Soon I'm standing on the curb with 20 or more onlookers. Three cars appear to have been involved in the crash. A white hatchback is rear-ended. A light-blue sedan is smashed up. A young Hispanic man standing next to me says, "Some druggie. They took a big bottle of pills out of her car." His friend says, "The cops were chasing her."


It's more than 100 degrees; noonish. The firemen have on full fire coats. A gray-headed guy wearing a wrinkled pair of green plaid cotton madras and no shirt is snapping pictures from the curb. Sweat beads on his burnt-orange skin. "Damn, " he says. "Can you believe this mess?"



• • •


Across town, where I am supposed to be, a group of community leaders is meeting in a small, air-conditioned hearing room in the Clark County Government Center to talk about growth in Vegas. I've been there many times before. It's a beautiful building as government buildings go—full of terra cotta stone accents and smart architecture. Right about now, they're watching slides about flood basins and planning; they're talking about infrastructure. TV reporters are interviewing county officials in the hallway by the water fountains. Later we'll see the broadcasts, and the frenzy about growth will be palpable: It's got to be handled; escorted, managed. It's got to be met head-on with a plan. Controlled.


Across town at Desert Springs hospital, just about a half-hour before one of the victims from the car accident will be wheeled into the ER, a group of nurses is protesting their labor contract. The news release says they are going to be wearing costumes of some sort, but I don't know if they did or not, because I never made it there, either. I sat on the curb and watched the deconstruction of an accident.


The blue-green Plymouth Duster—I can tell it was a Duster only because on a hunk of scrap metal I see the Tazmanian devil script that says "Duster"—is a snarling mess of speed gone wrong. They've excavated one person from its clenched interior. Now they're trying to extract another. Rescue workers crowd around. They have the stretcher waiting. I see a large metal drill. I hear what I believe is car-cutting. We see a glimpse of the man as he is pulled out, limp. I see an elaborate tattoo on his arm. He's wearing long shorts. It's hot out.


Most of us here were on our way somewhere else. But we stopped. And stayed. And watched everything warp into slow motion. As emergency workers lift a victim off of the street, an older white guy in Docker's and an oxford tells me, "It happened to me once. When you're laying in that stretcher, you just think there's nothing you can do. Everything just stops. You have no control." Then he says something about this scene possibly prompting a lawsuit.


A young black man points to a wheel rim that lays in the street. "See that?" he says, "They pulled that out of the front seat. That's how smashed that car was. That was the back wheel rim." A fireman picks up a lost steering wheel from the pavement and carries it to his truck.

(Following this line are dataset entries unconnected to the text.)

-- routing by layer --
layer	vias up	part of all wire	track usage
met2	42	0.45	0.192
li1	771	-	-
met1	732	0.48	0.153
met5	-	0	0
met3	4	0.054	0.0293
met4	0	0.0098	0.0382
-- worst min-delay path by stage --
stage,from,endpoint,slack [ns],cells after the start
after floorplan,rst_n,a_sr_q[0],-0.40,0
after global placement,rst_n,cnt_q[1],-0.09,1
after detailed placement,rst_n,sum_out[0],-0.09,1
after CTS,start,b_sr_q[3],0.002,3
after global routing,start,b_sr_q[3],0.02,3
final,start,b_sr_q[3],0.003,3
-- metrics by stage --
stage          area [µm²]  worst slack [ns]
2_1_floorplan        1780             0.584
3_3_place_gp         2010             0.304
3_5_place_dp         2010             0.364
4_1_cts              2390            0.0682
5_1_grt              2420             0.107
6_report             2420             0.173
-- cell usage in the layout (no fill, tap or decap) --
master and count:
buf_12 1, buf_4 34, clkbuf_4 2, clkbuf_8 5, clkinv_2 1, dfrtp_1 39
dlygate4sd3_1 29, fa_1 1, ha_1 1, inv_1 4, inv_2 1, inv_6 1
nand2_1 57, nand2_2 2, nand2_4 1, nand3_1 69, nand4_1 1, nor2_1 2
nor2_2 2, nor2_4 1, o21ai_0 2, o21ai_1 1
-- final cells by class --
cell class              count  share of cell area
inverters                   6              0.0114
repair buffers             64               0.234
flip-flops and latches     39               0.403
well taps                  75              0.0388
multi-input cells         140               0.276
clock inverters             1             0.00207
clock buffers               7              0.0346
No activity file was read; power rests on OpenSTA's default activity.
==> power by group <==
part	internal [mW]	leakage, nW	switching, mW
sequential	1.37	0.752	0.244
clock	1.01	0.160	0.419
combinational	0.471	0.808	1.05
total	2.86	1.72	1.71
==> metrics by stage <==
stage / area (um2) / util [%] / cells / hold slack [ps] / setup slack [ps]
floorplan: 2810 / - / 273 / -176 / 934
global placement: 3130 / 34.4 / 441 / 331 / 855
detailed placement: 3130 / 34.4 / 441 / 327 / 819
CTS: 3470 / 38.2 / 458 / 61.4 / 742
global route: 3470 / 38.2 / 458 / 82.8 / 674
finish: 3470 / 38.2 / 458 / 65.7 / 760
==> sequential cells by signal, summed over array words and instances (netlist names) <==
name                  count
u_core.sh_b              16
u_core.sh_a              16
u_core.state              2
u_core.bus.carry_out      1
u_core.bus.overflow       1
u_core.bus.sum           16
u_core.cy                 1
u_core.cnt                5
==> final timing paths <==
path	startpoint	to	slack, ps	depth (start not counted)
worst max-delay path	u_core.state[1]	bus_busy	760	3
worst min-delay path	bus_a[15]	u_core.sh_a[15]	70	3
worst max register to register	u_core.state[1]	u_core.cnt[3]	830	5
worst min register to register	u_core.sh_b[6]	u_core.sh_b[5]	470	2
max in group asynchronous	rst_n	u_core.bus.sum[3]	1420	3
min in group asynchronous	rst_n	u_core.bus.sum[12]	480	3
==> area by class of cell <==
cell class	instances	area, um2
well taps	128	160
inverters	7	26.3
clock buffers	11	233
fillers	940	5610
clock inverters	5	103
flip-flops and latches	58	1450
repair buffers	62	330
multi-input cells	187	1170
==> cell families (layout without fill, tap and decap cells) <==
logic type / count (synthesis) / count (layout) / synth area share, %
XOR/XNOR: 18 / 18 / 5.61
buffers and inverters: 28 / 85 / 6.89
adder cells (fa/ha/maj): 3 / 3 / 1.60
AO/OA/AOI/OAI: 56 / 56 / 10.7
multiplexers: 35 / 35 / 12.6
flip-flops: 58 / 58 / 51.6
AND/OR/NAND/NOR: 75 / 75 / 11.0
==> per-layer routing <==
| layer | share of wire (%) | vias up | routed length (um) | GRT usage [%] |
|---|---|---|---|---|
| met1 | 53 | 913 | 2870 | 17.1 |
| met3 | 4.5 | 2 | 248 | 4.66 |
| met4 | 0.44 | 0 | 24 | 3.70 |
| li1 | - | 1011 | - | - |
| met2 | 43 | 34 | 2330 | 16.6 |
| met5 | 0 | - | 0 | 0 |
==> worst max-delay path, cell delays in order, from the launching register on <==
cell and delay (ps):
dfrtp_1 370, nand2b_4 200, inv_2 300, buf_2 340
File: config.mk
export PLATFORM = sky130hd
export DESIGN_NAME = breath_mode_ctrl
export DESIGN_NICKNAME = d
export VERILOG_FILES = /design/src/rtl/breath_pkg.sv /design/src/rtl/key_sync.sv /design/src/rtl/breath_mode_ctrl.sv
export SDC_FILE = /design/constraint.sdc
export NUM_CORES = 1
export LEC_CHECK = 0
export CAP_MARGIN = 20
export CORE_MARGIN = 5
export CORE_UTILIZATION = 40
export DETAILED_ROUTE_END_ITERATION = 10
export PLACE_DENSITY = 0.62
export SYNTH_ARGS = -nofsm -noshare
export SYNTH_HDL_FRONTEND = slang
export SYNTH_SLANG_ARGS = --single-unit
File: constraint.sdc
create_clock -name sys_clk -period 3.05 [get_ports sys_clk]
set_input_delay 0.4575 -clock sys_clk [delete_from_list [all_inputs] [get_ports sys_clk]]
set_output_delay 0.4575 -clock sys_clk [all_outputs]
set_load 0.05 [all_outputs]
File: src/rtl/breath_pkg.sv
// rtl/breath_pkg.sv - shared mode and key-FSM encodings for the breathing-LED control stage
package breath_pkg;

    typedef enum logic [1:0] {
        MODE_OFF  = 2'd0,
        MODE_SLOW = 2'd1,
        MODE_FAST = 2'd2,
        MODE_ON   = 2'd3
    } mode_t;

    typedef enum logic [2:0] {
        K_IDLE = 3'd0,
        K_PDB  = 3'd1,
        K_HELD = 3'd2,
        K_LONG = 3'd3,
        K_RDB  = 3'd4
    } key_state_t;

    // Short-press sequence: OFF -> SLOW -> FAST -> ON -> OFF
    function automatic mode_t next_mode(input mode_t m);
        return mode_t'(m + 2'd1);
    endfunction

endpackage

File: src/rtl/key_sync.sv
// rtl/key_sync.sv - two-flop synchroniser for the raw push-button, idles high
module key_sync (
    input  logic sys_clk,
    input  logic sys_rst,
    input  logic din,
    output logic dout
);

    logic meta;

    always_ff @(posedge sys_clk or posedge sys_rst) begin
        if (sys_rst) begin
            meta <= 1'b1;
            dout <= 1'b1;
        end else begin
            meta <= din;
            dout <= meta;
        end
    end

endmodule

File: src/rtl/breath_mode_ctrl.sv
// rtl/breath_mode_ctrl.sv - debounced short/long press detection and lighting-mode register
module breath_mode_ctrl
    import breath_pkg::*;
#(
    parameter logic [19:0] CNT_DB_MAX   = 20'd999_999,
    parameter logic [25:0] CNT_HOLD_MAX = 26'd49_999_999
) (
    input  logic       sys_clk,
    input  logic       sys_rst,
    input  logic       key_in,
    output logic [1:0] mode,
    output logic       breath_en,
    output logic       speed_sel,
    output logic       led_force_on,
    output logic       key_flag
);

    localparam logic [19:0] DB_LAST   = CNT_DB_MAX - 20'd1;
    localparam logic [25:0] HOLD_LAST = CNT_HOLD_MAX - 26'd1;

    logic        key_s;
    key_state_t  state, state_nxt;
    logic [19:0] cnt_db, cnt_db_nxt;
    logic [25:0] cnt_hold, cnt_hold_nxt;
    logic        short_q, short_nxt;
    mode_t       mode_q, mode_nxt;
    logic        flag_nxt;

    key_sync u_key_sync (
        .sys_clk (sys_clk),
        .sys_rst (sys_rst),
        .din     (key_in),
        .dout    (key_s)
    );

    always_ff @(posedge sys_clk or posedge sys_rst) begin
        if (sys_rst) begin
            state        <= K_IDLE;
            cnt_db       <= '0;
            cnt_hold     <= '0;
            short_q      <= 1'b0;
            mode_q       <= MODE_OFF;
            key_flag     <= 1'b0;
            breath_en    <= 1'b0;
            speed_sel    <= 1'b0;
            led_force_on <= 1'b0;
        end else begin
            state        <= state_nxt;
            cnt_db       <= cnt_db_nxt;
            cnt_hold     <= cnt_hold_nxt;
            short_q      <= short_nxt;
            mode_q       <= mode_nxt;
            key_flag     <= flag_nxt;
            // Decoded from next-mode so the strobes move in step with mode
            breath_en    <= (mode_nxt == MODE_SLOW) || (mode_nxt == MODE_FAST);
            speed_sel    <= (mode_nxt == MODE_FAST);
            led_force_on <= (mode_nxt == MODE_ON);
        end
    end

    always_comb begin
        state_nxt    = state;
        cnt_db_nxt   = cnt_db;
        cnt_hold_nxt = cnt_hold;
        short_nxt    = short_q;
        mode_nxt     = mode_q;
        flag_nxt     = 1'b0;
        case (state)
            K_IDLE: begin
                if (!key_s) begin
                    state_nxt  = K_PDB;
                    cnt_db_nxt = '0;
                end
            end
            K_PDB: begin
                if (key_s) begin
                    state_nxt = K_IDLE;
                end else if (cnt_db == DB_LAST) begin
                    state_nxt    = K_HELD;
                    cnt_hold_nxt = '0;
                    flag_nxt     = 1'b1;
                end else begin
                    cnt_db_nxt = cnt_db + 20'd1;
                end
            end
            K_HELD: begin
                if (key_s) begin
                    state_nxt  = K_RDB;
                    short_nxt  = 1'b1;
                    cnt_db_nxt = '0;
                end else if (cnt_hold == HOLD_LAST) begin
                    state_nxt = K_LONG;
                    mode_nxt  = MODE_OFF;
                end else begin
                    cnt_hold_nxt = cnt_hold + 26'd1;
                end
            end
            K_LONG: begin
                // cnt_hold stays parked at its terminal value: one long event per press
                if (key_s) begin
                    state_nxt  = K_RDB;
                    short_nxt  = 1'b0;
                    cnt_db_nxt = '0;
                end
            end
            K_RDB: begin
                if (!key_s) begin
                    state_nxt = short_q ? K_HELD : K_LONG;
                end else if (cnt_db == DB_LAST) begin
                    state_nxt = K_IDLE;
                    if (short_q) begin
                        mode_nxt = next_mode(mode_q);
                    end
                end else begin
                    cnt_db_nxt = cnt_db + 20'd1;
                end
            end
            default: begin
                state_nxt = K_IDLE;
            end
        endcase
    end

    assign mode = mode_q;

endmodule

==> metrics, run 1 <==
CTS Buf Count=9; total track usage=0.143; Post-route DRC=0; area of the mapped netlist=3160 µm²; worst-path fanout max=5; setup violators final=0; antenna violations before repair=0; Initial Util=0.409; Req. time, crit path=3.29 ns; CTS H-Tree Depth=3; Pwr per Cell Area=455 nW/µm²; 1st-pass router iterations=5; largest net degree at the start of global routing=59; Hold Crit Depth=0; routed len/inst=14.2 µm; Clock Latency Late Sink=0.34 ns; clock skew=0.00900 ns; Post-Layout Cell Count=448; status=completed; post_cts resized=0; Final min period=2.46 ns; P_leak=0.00150 µW; top post-synthesis cells by area=dfrtp_1 44%, nor2_1 6.3%, xnor2_1 5.5%; first-pass GRT wire length=11400 µm; Synth Instances=331; Top Usage Layer GRT=met2; largest family of logic cells by synthesized area=simple AND/OR/NAND/NOR gates; M3 GR Usage=0.0446; cell family with most CP delay=simple AND/OR/NAND/NOR gates; slew margin rel.=0.514; FFs w/ async S/R, synth=1.00; Reg clk slew, reported paths=0.07 ns; vias per cell=5.23; Synth Area in XOR/XNOR=0.105; layout cells sized above 1=0.121; post-synthesis compound-gate area fraction=0.0768; n_diodes=0; die area=9780 µm²; Avg Inst Size Synth=9.54 µm²; Via Count=2343; post-synthesis net count=339; WP depth=10; top-area cell type share of the netlist area=0.444; antenna viol nets, final=0; leading area contributor after synthesis=dfrtp_1; critical path type=flip-flop to flip-flop; period utilization=0.806; Peak Freq=0.407 GHz; Setup crit end kind=flip-flop; dpl cell area=3340 µm²; root buf cell=clkbuf_8; post-DP HPWL=4410 µm; Crit path buffers/inverters=2; critical path arrival=2.70 ns; Max Slew Vio Count=0; worst-path cell chain=inv_1 > ha_1 > and4b_1 > nand3_1 > nor2_1 > nand4_1 > or2_2 > mux2i_1 > ha_1 > inv_1; count leader, synth=dfrtp_1; GR Util met2=0.232; starting DRC count in detailed routing=70; post-synthesis mux area share=0.00990; EDFF count, synth=0; chip height=98.9 µm; Core Area=7730 µm²; Final TNS setup=0 ns; CP startpoint kind=flip-flop; # fillers=749; post-synthesis sequential element count=58; setup bufs post-CTS=0; Post-Synth Adder-Cell Area=0.0198; hold_ws=0.357 ns; met1 GRT Util=0.189; Final Cell Area=3540 µm²; cell depth of the worst flop-to-flop path=10; slowest stage cell, crit path=dfrtp_1; CP peak stage delay=0.43 ns; Ys Warns=0; clk sinks=58; measured slew at the worst slew-check pin=0.729 ns; Area Overhead vs Synth=12.0%; Seq/Total Area, Yosys=0.460; RSZ-0062 raised after global routing=false; nets@finish=349; Cells after DPL=432; final wirelength=6350 µm; CTS tree=done; worst vdd ir=0.374 mV; IO Count=9; die width=98.9 µm; input/output buffers=8; Post-Synth Simple-Gate Area=0.293; vias in the first global route=2335; Post-synth top cells=56 x dfrtp_1, 53 x nor2_1, 27 x nand2_1; final hold violations=0; HP Class=flip-flop to flip-flop; R2R Setup Slk=0.59 ns; synth unique cells=57; top_reg_cell synth=dfrtp_1; FP Rows=32; RePlAce Congestion=0.804; max-cap violations=0; clk buf depth=2; final global-route overflow total=0; hold_buf cts=0
==> per-stage QoR <==
stage / utilization / worst slack, ns / total power, µW
floorplan: - / 0.883 / 883
global placement: 0.432 / 0.728 / 905
detailed placement: 0.432 / 0.625 / 907
CTS: 0.458 / 0.589 / 1640
global route: 0.458 / 0.421 / 1690
finish: 0.458 / 0.591 / 1610
==> where the power goes <==
part	total (µW)	switching, µW	internal, µW
clock	719	321	399
sequential	809	24.0	785
combinational	83.8	55.2	28.6
==> sequential cells by signal (all words and copies together), names as in the netlist, named ones only <==
register	count
u_key_sync.dout	1
led_force_on	1
speed_sel	1
state	3
short_q	1
cnt_hold	26
u_key_sync.meta	1
mode	1
cnt_db	20
key_flag	1
breath_en	1
==> layout make-up <==
cell class | instances | area, µm² | area share
clock buffers | 10 | 138 | 0.0389
clock inverters | 6 | 66.3 | 0.0187
inverters | 13 | 48.8 | 0.0138
multi-input cells | 248 | 1600 | 0.453
flip-flops and latches | 58 | 1450 | 0.411
well taps | 102 | 128 | 0.0361
repair buffers | 11 | 103 | 0.0290
==> path summary, 6_finish.rpt <==
kind / from / end
hold / removal: u_key_sync.meta / u_key_sync.dout
hold reg to reg: u_key_sync.meta / u_key_sync.dout
setup reg to reg: cnt_db[0] / breath_en
setup / recovery: cnt_db[0] / breath_en
min in group asynchronous: sys_rst / cnt_db[12]
max in group asynchronous: sys_rst / cnt_hold[25]
==> cells in the final DEF (no fill, tap or decap), drive strengths merged, types with 5 or more instances in the layout <==
cell type and instances:
and4 5, dfrtp 56, nor2 54, ha 5
or3 5, clkdlybuf4s50 8, clkbuf 10, or2 5
nor3 6, inv 13, and3 6, nand3 18
nand4 13, nand2 28, o21ai 8, xor2 18
xnor2 20, nor4 7, a21oi 7, nand2b 5
==> cells by family (layout without fill, tap and decap cells) <==
kind of cell	count (synthesis)	in the layout
XOR/XNOR	38	38
flip-flops	58	58
AND/OR/NAND/NOR	169	169
adder cells (fa/ha/maj)	5	5
AO/OA/AOI/OAI	33	33
multiplexers	3	3
buffers and inverters	25	40
==> worst reg2reg max path: cells and delay by family, from the launching register on <==
kind | cells | cell delay [ns]
buf+inv | 2 | 0.11
fa+ha+maj | 2 | 0.45
simple gates | 5 | 1.25
flops | 1 | 0.43
mux | 1 | 0.13
==> per-layer routing <==
layer / vias up / routed length [µm]
li1: 1167 / -
met5: - / 0
met2: 27 / 3030
met4: 0 / 59
met1: 1140 / 3070
met3: 9 / 190
Note: power is estimated with default switching activity, not from simulation.
==> run 2: changes to the inputs <==
Clock period 3.05 ns to 2.4 ns, I/O delays scaled along.
==> run 2 against run 1 <==
  * Clock skew is 0.0021 ns higher
  * Worst hold slack got worse by 0.0021 ns
  * Highest routed layer unchanged
  * Critical path type unchanged
  * Via count increased by 3.9%
  * Combinational power increased by 43%
==> metrics, run 2 (synthesis results as in run 1) <==
die area=9780 µm² (unchanged); critical path arrival=2.45 ns (-0.25 ns); Setup crit end kind=flip-flop; vias in the first global route=2471 (+5.8%); chip height=98.9 µm (unchanged); # fillers=737 (-1.6%); RSZ-0062 raised after global routing=false; slowest stage cell, crit path=dfrtp_1; CTS Buf Count=9 (unchanged); Post-route DRC=0 (unchanged); clock skew=0.0111 ns (+0.00214 ns); status=completed; Area Overhead vs Synth=15.8%; max-cap violations=0 (unchanged); hold_buf cts=0 (unchanged); layout cells sized above 1=0.158 (+0.0369); vias per cell=5.27 (+0.78%); Final TNS setup=0 ns (unchanged); worst-path fanout max=5 (unchanged); P_leak=0.00158 µW (+5.5%); Top reg by flops=cnt_hold; CTS H-Tree Depth=3 (unchanged); Reg clk slew, reported paths=0.06 ns (about the same); DR top layer=met4; Max Slew Vio Count=0 (unchanged); die width=98.9 µm (unchanged); commonest non-fill, non-tap cell in the layout=dfrtp_1; slew margin rel.=0.594 (+0.0795); DRT met1 WL=3120 µm (+1.4%); reg2reg end=breath_en; period utilization=0.925 (+0.118); Clock Latency Late Sink=0.34 ns (about the same); clk buf depth=2 (unchanged); CP peak stage delay=0.43 ns (about the same); nets@finish=364 (+4.3%); Pwr per Cell Area=547 nW/µm² (+20%); input/output buffers=8 (unchanged); worst hold start=u_key_sync.meta; max reg flops=26 (unchanged); total track usage=0.149 (+0.00671); Register Area=1450 µm² (unchanged); post-DP HPWL=4810 µm (+9.1%); Cells after DPL=447 (+3.5%); reg2reg start=cnt_db[0]; Via Count=2435 (+3.9%); 1st-pass router iterations=4 (-1); worst-path cell chain=inv_1 > ha_1 > and4b_1 > nand3_1 > nor2_2 > nand4_1 > or2_2 > mux2i_1 > ha_1 > inv_1; most frequent cells in the layout=56 x dfrtp_1, 52 x nor2_1, 27 x nand2_1; met2 WL=3250 µm (+7.2%); antenna viol nets, final=0 (unchanged); Peak Freq=0.451 GHz (+11%); IO Count=9 (unchanged); antenna violations before repair=0 (unchanged); cell depth of the worst flop-to-flop path=10 (unchanged); wire length on met3=196 µm (+3.2%); R2R Setup Slk=0.18 ns (-0.41 ns); worst vdd ir=0.378 mV (+1.2%); Core Area=7730 µm² (unchanged); Hold Crit Depth=0 (unchanged); Top Registers=cnt_hold x26, cnt_db x20, state x3; area taken by multi-input logic gates=1610 µm² (+0.39%); routed len/inst=14.5 µm (+2.2%); final global-route overflow total=0 (unchanged); root buf cell=clkbuf_8; CTS tree=done; Post-Layout Cell Count=462 (+3.1%); clk sinks=58 (unchanged); largest net degree at the start of global routing=23 (-61%); critical path type=flip-flop to flip-flop; n_diodes=0 (unchanged); setup bufs post-CTS=0 (unchanged); Initial Util=0.409 (unchanged); final wirelength=6700 µm (+5.4%); Final min period=2.22 ns (-0.240 ns); starting DRC count in detailed routing=101 (+44%); measured slew at the worst slew-check pin=0.609 ns (-0.119 ns); CP startpoint kind=flip-flop; RePlAce Congestion=0.821 (+2.2%); hold endpoint=u_key_sync.dout; Req. time, crit path=2.63 ns (-0.66 ns); FP Rows=32 (unchanged); launch point of the critical path=cnt_db[0]; final hold violations=0 (unchanged); setup violators final=0 (unchanged); HP Class=flip-flop to flip-flop; first-pass GRT wire length=11800 µm (+4.1%)
==> run 2: changes by cell type in the layout (fill, tap and decap cells not counted), sizes merged <==
cell,before,now
buf,3,18
clkbuf,10,14
clkinv,2,0
clkinvlp,3,1
bufinv,1,0
==> run 2: worst max path at each step <==
stage                 to  slack (ns)  depth (start not counted)
6_report       breath_en        0.18                         10
5_1_grt        breath_en        0.03                         10
4_1_cts        breath_en        0.08                          8
3_5_place_dp   breath_en        0.09                          8
3_3_place_gp   breath_en        0.18                          9
2_1_floorplan  breath_en        0.23                          9
==> run 2: repair_timing <==
item,in CTS,in global routing
gates resized for setup,0,3
endpoints found under the hold margin,0,0
endpoints found under the setup margin,0,2
==> run 2: critical path, delay by kind of cell, from the launching register on <==
family	cells	cell delay, ns
flops	1	0.43
fa+ha+maj	2	0.44
mux	1	0.13
buf+inv	2	0.11
simple gates	5	1.00
==> run 2: layout make-up <==
class	instances	share of cell area
Clock inverter	1	0.00205
Inverter	13	0.0133
Multi-Input combinational cell	248	0.440
Sequential cell	58	0.398
Timing Repair Buffer	26	0.0623
Clock buffer	14	0.0499
Tap cell	102	0.0349
==> run 2: report_power, final <==
group | switching, µW | internal (µW) | total [µW] | leakage (µW)
clock | 373 | 482 | 855 | 0.0000948
combinational | 74.3 | 46.2 | 120 | 0.000688
sequential | 27.2 | 998 | 1030 | 0.000799
total | 474 | 1530 | 2000 | 0.00158
==> run 2: per-layer routing <==
layer  vias to the layer above  GRT usage
met3                        12     0.0410
li1                       1198          -
met5                         -          0
met4                         0     0.0588
met2                        33      0.243
met1                      1192      0.188
==> run 2: metrics by stage <==
step	total power, µW	hold slack, ns	area [µm²]	setup slack, ns	util
after CTS	2030	0.357	3650	0.0825	0.472
after global placement	1160	0.346	3460	0.180	0.448
after floorplan	1120	0.345	3160	0.233	-
final	2000	0.355	3660	0.181	0.473
after detailed placement	1160	0.347	3460	0.0924	0.448
after global routing	2090	0.360	3660	0.0259	0.473
==> run 3: changes to the inputs <==
Settings changed: PLACE_DENSITY 0.62 to default, PLACE_DENSITY_LB_ADDON from default to 0.05.
==> run 3 against run 2 <==
  * Critical path depth down 2
  * Clock power is 25% higher
  * Combinational power down 4%
  * Sequential power is essentially flat
  * Design area rose by 1.7%
  * Via count shrank 1.6%
  * Wire length is 3.6% higher
  * Maximum frequency increased by 3.4%
  * Sequential cell count stayed put
  * Critical path type unchanged
  * Highest routed layer unchanged
==> metrics, run 3 (synthesis results as in run 1) <==
nets@finish=367 (+0.82%); antenna violations before repair=0 (unchanged); slowest stage cell, crit path=or4bb_1; dpl cell area=3480 µm² (+0.65%); hold_ws=0.332 ns (-0.0234 ns); Setup crit end kind=flip-flop; layout cells sized above 1=0.165 (+0.00650); routed len/inst=14.9 µm (+2.7%); first-pass GRT wire length=12400 µm (+5.0%); antenna viol nets, final=0 (unchanged); Peak Freq=0.466 GHz (+3.4%); RePlAce Congestion=0.818 (-0.39%); final global-route overflow total=0 (unchanged); vias per cell=5.14 (-2.4%); CTS Buf Count=9 (unchanged); CTS tree=done; most frequent cells in the layout=56 x dfrtp_1, 53 x nor2_1, 27 x nand2_1; CTS H-Tree Depth=3 (unchanged); input/output buffers=8 (unchanged); hold_buf cts=0 (unchanged); critical path type=flip-flop to flip-flop; CP peak stage delay=0.45 ns (+0.02 ns); FP Rows=32 (unchanged); setup violators final=0 (unchanged); Reg clk slew, reported paths=0.07 ns (about the same); clk buf depth=2 (unchanged); final wirelength=6940 µm (+3.6%); Place WS=0.204 ns (+0.112 ns); Core Area=7730 µm² (unchanged); root buf cell=clkbuf_8; RSZ-0062 raised after global routing=false; met2 WL=3570 µm (+10%); Req. time, crit path=2.63 ns (about the same); Pwr per Cell Area=594 nW/µm² (+8.6%); IO Count=9 (unchanged); launch point of the critical path=cnt_hold[0]; worst-path fanout max=13 (+8); clk sinks=58 (unchanged); post-DP HPWL=5030 µm (+4.7%); 1st-pass router iterations=4 (unchanged); final hold violations=0 (unchanged); slew margin rel.=0.589 (-0.00491); HP Class=input port to asynchronous set/reset pin; max-cap violations=0 (unchanged); total track usage=0.157 (+0.00735); measured slew at the worst slew-check pin=0.617 ns (+0.00736 ns); wire length on met3=190 µm (-3.1%); n_diodes=0 (unchanged); die area=9780 µm² (unchanged); max reg flops=26 (unchanged); Clock Latency Late Sink=0.34 ns (about the same); Final TNS setup=0 ns (unchanged); final worst slack=0.253 ns (+0.0724 ns); vias in the first global route=2562 (+3.7%); clock skew=0.00647 ns (-0.00466 ns); die width=98.9 µm (unchanged); Area Overhead vs Synth=17.8%; Post-route DRC=0 (unchanged); critical path arrival=2.37 ns (-0.08 ns); Max Slew Vio Count=0 (unchanged); starting DRC count in detailed routing=42 (-58%); DR top layer=met4; status=completed; Top reg by flops=cnt_hold; Util after Layout=0.482 (+0.00826); Final Cell Area=3720 µm² (+1.7%); worst-path cell chain=inv_1 > ha_1 > or4bb_1 > nor4_4 > a21oi_2 > and4bb_2 > xnor2_1 > nor2_1; P_leak=0.00162 µW (+2.4%); Initial Util=0.409 (unchanged); Via Count=2396 (-1.6%); largest net degree at the start of global routing=28 (+22%); chip height=98.9 µm (unchanged); Final min period=2.15 ns (-0.0724 ns); Top Registers=cnt_hold x26, cnt_db x20, state x3; worst vdd ir=0.393 mV (+4.0%); CP startpoint kind=flip-flop; period utilization=0.895 (-0.0302); DRT met1 WL=3120 µm (about the same); reg2reg start=cnt_hold[0]; commonest non-fill, non-tap cell in the layout=dfrtp_1
[run 3: cell count changes in the layout (fill, tap and decap cells not counted), sizes merged]
cell,delta
buf,+3
bufinv,+2
clkbuf,-2
clkinv,+1
[run 3: critical path: cells and delay by family (launching register included)]
kind,cells,cell delay (ns)
fa+ha+maj,1,0.14
flops,1,0.38
compound gates,1,0.23
xor+xnor,1,0.13
buf+inv,1,0.06
simple gates,4,1.10
[run 3: routing by layer]
layer	vias up	track usage
met5	-	0
met4	0	0.0441
met3	8	0.0425
met2	27	0.273
met1	1158	0.189
li1	1203	-
[run 3: stage by stage]
| stage | cells | power [µW] |
|---|---|---|
| 5_1_grt | 466 | 2320 |
| 3_5_place_dp | 450 | 1160 |
| 6_report | 466 | 2210 |
| 2_1_floorplan | 331 | 1120 |
| 3_3_place_gp | 450 | 1160 |
| 4_1_cts | 466 | 2260 |
[run 3: final cells by class]
type	instances	area, µm²
Tap cell	102	128
Fill cell	741	4010
Timing Repair Buffer	29	250
Inverter	13	48.8
Clock inverter	4	72.6
Multi-Input combinational cell	248	1600
Clock buffer	12	165
Sequential cell	58	1450
[run 3: worst paths after layout]
check / endpoint / slack (ns) / depth (start not counted)
worst max-delay path: cnt_hold[20] / 0.25 / 8
worst min-delay path: cnt_db[12] / 0.33 / 2
worst max register to register: cnt_hold[20] / 0.25 / 8
worst min register to register: u_key_sync.dout / 0.36 / 0
max in group asynchronous: cnt_db[4] / 1.52 / 3
min in group sys_clk: u_key_sync.dout / 0.36 / 0
[run 3: what timing repair did]
action,in CTS,in global routing
buffers inserted,0,0
gates resized for setup,0,1
endpoints found under the setup margin,0,1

Now the rescue workers are laying the last victim on a stretcher. She's wearing a long floral skirt and a neck brace. Soon, she'll be on her way to Desert Springs hospital. I wonder where she had been going.



• • •


Vegas has a nurse shortage. Vegas has a need for more cops. Vegas has a need for more houses. More water. More teachers. More mental health care. More roads. More infrastructure. More services. We're trying to catch up with the population influx. We're hurrying. We're sitting in well-appointed rooms showing slides, trying to think, trying to plan, trying to direct the flow of wild growth.


In tomorrow's paper, we'll read about that meeting. Or about the fight over the location of a new Wal-Mart. Or the price of housing gone mad. Or the rising cost of electricity. We'll read about a few robberies, a few murders, a few car accidents: Things get out of control. You try to keep it together. You try, even, to capitalize on it. This wild growth means money. A thriving economy, a famous destination, a good life.


A spokesman for Metro tells me later that this is what happened: "You had a vehicle northbound in the southbound lanes. The officer tried to catch up to the vehicle. He put on his lights. She didn't respond. She refused to pull over. She continued. And that's when the accident happened."


Was it head on?


"T-bone."


Two people went to UMC's trauma unit. The other one went to Desert Springs. I drove past the hospital later. Outside, a long banner over the front doors said, "We Love All Our Employees," no doubt in response to the protest. Management saw it coming, I think.


Of the driver who was northbound in the southbound lanes of Eastern, going who-knows-where, the Metro spokesman said the officers "were thinking maybe there were drugs in her system or something ...


"When they got to her, she had no idea what was going on. No idea."